[Data — start]

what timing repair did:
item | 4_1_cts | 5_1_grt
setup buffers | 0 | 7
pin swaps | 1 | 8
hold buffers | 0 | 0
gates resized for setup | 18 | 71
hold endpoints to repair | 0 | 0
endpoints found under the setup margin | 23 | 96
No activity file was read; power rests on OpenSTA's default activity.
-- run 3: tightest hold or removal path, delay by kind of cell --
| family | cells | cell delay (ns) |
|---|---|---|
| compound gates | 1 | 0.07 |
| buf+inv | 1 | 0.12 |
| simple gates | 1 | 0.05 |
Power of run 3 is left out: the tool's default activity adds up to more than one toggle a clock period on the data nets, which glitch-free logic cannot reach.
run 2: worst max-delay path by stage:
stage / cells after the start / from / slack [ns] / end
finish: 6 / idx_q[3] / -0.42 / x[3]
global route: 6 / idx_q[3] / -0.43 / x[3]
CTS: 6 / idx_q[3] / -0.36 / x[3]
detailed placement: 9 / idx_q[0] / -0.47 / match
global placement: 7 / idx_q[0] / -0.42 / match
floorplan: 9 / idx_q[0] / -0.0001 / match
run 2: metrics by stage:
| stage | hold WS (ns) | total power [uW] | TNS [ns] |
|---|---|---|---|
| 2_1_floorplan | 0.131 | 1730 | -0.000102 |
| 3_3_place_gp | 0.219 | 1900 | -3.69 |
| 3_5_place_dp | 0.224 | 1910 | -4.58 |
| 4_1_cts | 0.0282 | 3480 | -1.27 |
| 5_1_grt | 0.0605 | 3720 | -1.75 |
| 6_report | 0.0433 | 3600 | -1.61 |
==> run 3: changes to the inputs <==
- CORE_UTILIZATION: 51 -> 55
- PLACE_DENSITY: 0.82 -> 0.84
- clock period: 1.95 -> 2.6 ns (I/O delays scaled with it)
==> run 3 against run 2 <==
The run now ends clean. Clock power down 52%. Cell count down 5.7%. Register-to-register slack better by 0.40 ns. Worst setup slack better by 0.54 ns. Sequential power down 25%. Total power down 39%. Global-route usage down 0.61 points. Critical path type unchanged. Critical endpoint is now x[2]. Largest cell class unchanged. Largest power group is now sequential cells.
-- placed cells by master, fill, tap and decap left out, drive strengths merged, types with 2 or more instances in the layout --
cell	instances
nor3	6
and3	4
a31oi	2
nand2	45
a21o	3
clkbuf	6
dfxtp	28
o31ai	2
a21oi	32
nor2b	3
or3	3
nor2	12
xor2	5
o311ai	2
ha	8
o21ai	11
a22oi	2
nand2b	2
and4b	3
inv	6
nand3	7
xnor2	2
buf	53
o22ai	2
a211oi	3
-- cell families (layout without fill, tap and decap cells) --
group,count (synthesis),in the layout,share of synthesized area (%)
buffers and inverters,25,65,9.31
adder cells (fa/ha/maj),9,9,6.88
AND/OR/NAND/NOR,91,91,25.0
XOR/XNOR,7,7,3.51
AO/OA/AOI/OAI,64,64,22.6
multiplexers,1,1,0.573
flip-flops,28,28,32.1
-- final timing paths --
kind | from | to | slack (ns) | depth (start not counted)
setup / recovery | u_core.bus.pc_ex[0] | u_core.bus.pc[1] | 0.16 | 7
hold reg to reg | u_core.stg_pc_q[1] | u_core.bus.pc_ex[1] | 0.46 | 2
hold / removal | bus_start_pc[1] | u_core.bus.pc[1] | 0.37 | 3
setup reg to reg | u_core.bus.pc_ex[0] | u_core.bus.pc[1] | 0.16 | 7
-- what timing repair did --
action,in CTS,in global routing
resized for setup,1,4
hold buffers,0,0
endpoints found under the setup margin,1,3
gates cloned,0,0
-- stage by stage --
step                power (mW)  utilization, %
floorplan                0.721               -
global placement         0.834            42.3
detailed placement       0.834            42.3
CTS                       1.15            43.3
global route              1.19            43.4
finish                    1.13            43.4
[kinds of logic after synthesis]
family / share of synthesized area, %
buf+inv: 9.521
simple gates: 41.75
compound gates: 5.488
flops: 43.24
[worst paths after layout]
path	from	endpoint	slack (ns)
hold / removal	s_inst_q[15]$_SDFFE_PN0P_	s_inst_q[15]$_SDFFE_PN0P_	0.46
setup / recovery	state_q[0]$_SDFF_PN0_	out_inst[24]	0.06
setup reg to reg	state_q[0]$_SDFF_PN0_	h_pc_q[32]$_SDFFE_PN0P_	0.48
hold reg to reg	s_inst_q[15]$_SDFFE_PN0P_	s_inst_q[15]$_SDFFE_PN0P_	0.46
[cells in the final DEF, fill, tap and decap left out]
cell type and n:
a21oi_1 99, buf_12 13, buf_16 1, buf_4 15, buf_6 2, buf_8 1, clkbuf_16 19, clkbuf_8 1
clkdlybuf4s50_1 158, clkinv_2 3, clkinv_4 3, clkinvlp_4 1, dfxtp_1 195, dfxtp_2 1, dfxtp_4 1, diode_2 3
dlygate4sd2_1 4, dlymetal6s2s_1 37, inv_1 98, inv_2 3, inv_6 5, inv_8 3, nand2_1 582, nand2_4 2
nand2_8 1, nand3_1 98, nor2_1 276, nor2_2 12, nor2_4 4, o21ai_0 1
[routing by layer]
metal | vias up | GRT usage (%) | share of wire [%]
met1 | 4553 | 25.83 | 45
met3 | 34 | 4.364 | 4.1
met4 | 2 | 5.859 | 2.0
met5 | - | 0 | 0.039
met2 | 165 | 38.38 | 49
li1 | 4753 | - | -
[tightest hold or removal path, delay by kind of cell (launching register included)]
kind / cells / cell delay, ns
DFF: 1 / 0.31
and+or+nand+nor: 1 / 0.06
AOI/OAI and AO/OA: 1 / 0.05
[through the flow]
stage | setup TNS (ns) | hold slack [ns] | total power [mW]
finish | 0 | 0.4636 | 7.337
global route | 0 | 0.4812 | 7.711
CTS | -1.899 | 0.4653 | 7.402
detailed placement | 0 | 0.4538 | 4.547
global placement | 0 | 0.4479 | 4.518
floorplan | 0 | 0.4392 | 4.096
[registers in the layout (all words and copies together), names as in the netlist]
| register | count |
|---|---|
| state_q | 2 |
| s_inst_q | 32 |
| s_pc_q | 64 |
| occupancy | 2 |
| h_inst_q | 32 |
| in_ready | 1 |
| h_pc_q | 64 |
$ cat src/rtl/bp_update_sched.sv
// Write-port scheduler for the branch history / target table: an in-order
// update FIFO fed by the FU lanes, drained one entry per cycle, plus an init sweep FSM.
module bp_update_sched #(
    parameter int NUM_SUPER = 2,
    parameter int IDX_BITS  = 4,
    parameter int DEPTH     = 8,
    localparam int PTR_W    = $clog2(DEPTH),
    localparam int CNT_W    = $clog2(DEPTH) + 1
) (
    input  logic                   clock,
    input  logic                   reset,
    input  logic                   clear_req,
    input  logic [NUM_SUPER-1:0]    fu_valid,
    input  logic [NUM_SUPER*64-1:0] fu_pc,
    input  logic [NUM_SUPER-1:0]    fu_taken,
    input  logic [NUM_SUPER*64-1:0] fu_target,
    input  logic [NUM_SUPER-1:0]    fu_mispredict,
    output logic                   fu_ready,
    input  logic                   tbl_ready,
    output logic                   tbl_wr_en,
    output logic [IDX_BITS-1:0]    tbl_wr_idx,
    output logic                   tbl_wr_init,
    output logic                   tbl_wr_taken,
    output logic                   tbl_wr_btb_en,
    output logic [63:0]            tbl_wr_target,
    output logic                   init_done,
    output logic [CNT_W-1:0]       count,
    output logic [1:0]             fsm_state
);

    localparam logic [1:0] INIT       = 2'd0;
    localparam logic [1:0] RUN        = 2'd1;
    localparam logic [1:0] CLEAR_WAIT = 2'd2;

    localparam logic [IDX_BITS-1:0] SWEEP_LAST = {IDX_BITS{1'b1}};

    // Handshake: an FU lane is accepted at a rising edge when fu_valid[i] and
    // fu_ready are both high (minus squashed lanes); a table write happens in
    // any cycle where tbl_wr_en is high, and tbl_wr_en never rises without tbl_ready.

    logic [1:0]          state;
    logic [IDX_BITS-1:0] sweep_idx;
    logic [PTR_W-1:0]    head;
    logic [PTR_W-1:0]    tail;

    logic [IDX_BITS-1:0] q_idx    [DEPTH];
    logic                q_taken  [DEPTH];
    logic [63:0]         q_target [DEPTH];

    logic                lane_keep [NUM_SUPER];
    logic [PTR_W-1:0]    lane_slot [NUM_SUPER];
    logic [CNT_W-1:0]    enq_n;
    logic                squash;
    logic                deq;
    logic [CNT_W-1:0]    free_slots;
    logic                pc_unused;

    assign fsm_state  = state;
    assign free_slots = CNT_W'(DEPTH) - count;
    assign fu_ready   = reset && (state == RUN) && (free_slots >= CNT_W'(NUM_SUPER));
    assign deq        = ((state == RUN) || (state == CLEAR_WAIT)) && (count != '0) && tbl_ready;
    assign pc_unused  = ^fu_pc;

    // Accepted lanes are packed contiguously after the tail; a mispredicting
    // lane kills every younger lane in the same cycle.
    always_comb begin
        squash = 1'b0;
        enq_n  = '0;
        for (int i = 0; i < NUM_SUPER; i++) begin
            lane_keep[i] = 1'b0;
            lane_slot[i] = '0;
            if (fu_ready && fu_valid[i] && !squash) begin
                lane_keep[i] = 1'b1;
                lane_slot[i] = tail + enq_n[PTR_W-1:0];
                enq_n        = enq_n + CNT_W'(1);
                if (fu_mispredict[i]) begin
                    squash = 1'b1;
                end
            end
        end
    end

    always_ff @(posedge clock) begin
        for (int i = 0; i < NUM_SUPER; i++) begin
            if (lane_keep[i]) begin
                q_idx[lane_slot[i]]    <= fu_pc[i*64+2 +: IDX_BITS];
                q_taken[lane_slot[i]]  <= fu_taken[i];
                q_target[lane_slot[i]] <= fu_target[i*64 +: 64];
            end
        end
    end

    always_ff @(posedge clock) begin
        if (!reset) begin
            state     <= INIT;
            sweep_idx <= '0;
            head      <= '0;
            tail      <= '0;
            count     <= '0;
            init_done <= 1'b0;
        end else begin
            head  <= head + PTR_W'(deq);
            tail  <= tail + enq_n[PTR_W-1:0];
            count <= count + enq_n - CNT_W'(deq);
            case (state)
                INIT: begin
                    if (tbl_ready) begin
                        sweep_idx <= sweep_idx + 1'b1;
                        if (sweep_idx == SWEEP_LAST) begin
                            state     <= RUN;
                            init_done <= 1'b1;
                        end
                    end
                end
                RUN: begin
                    if (clear_req) begin
                        state <= CLEAR_WAIT;
                    end
                end
                CLEAR_WAIT: begin
                    // Pending updates land before the sweep wipes the table.
                    if (count == '0) begin
                        state     <= INIT;
                        sweep_idx <= '0;
                        init_done <= 1'b0;
                    end
                end
                default: begin
                    state <= INIT;
                end
            endcase
        end
    end

    always_comb begin
        tbl_wr_en     = 1'b0;
        tbl_wr_idx    = '0;
        tbl_wr_init   = 1'b0;
        tbl_wr_taken  = 1'b0;
        tbl_wr_btb_en = 1'b0;
        tbl_wr_target = '0;
        if (reset) begin
            if (state == INIT) begin
                tbl_wr_en   = tbl_ready;
                tbl_wr_init = 1'b1;
                tbl_wr_idx  = sweep_idx;
            end else if (deq) begin
                tbl_wr_en     = 1'b1;
                tbl_wr_idx    = q_idx[head];
                tbl_wr_taken  = q_taken[head];
                tbl_wr_btb_en = q_taken[head];
                tbl_wr_target = q_target[head];
            end
        end
    end

endmodule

[Data — finish]

Within the data above, find the lines that contain the word "tightest" and copy each of them.

_Response to the task:_
-- run 3: tightest hold or removal path, delay by kind of cell --
[tightest hold or removal path, delay by kind of cell (launching register included)]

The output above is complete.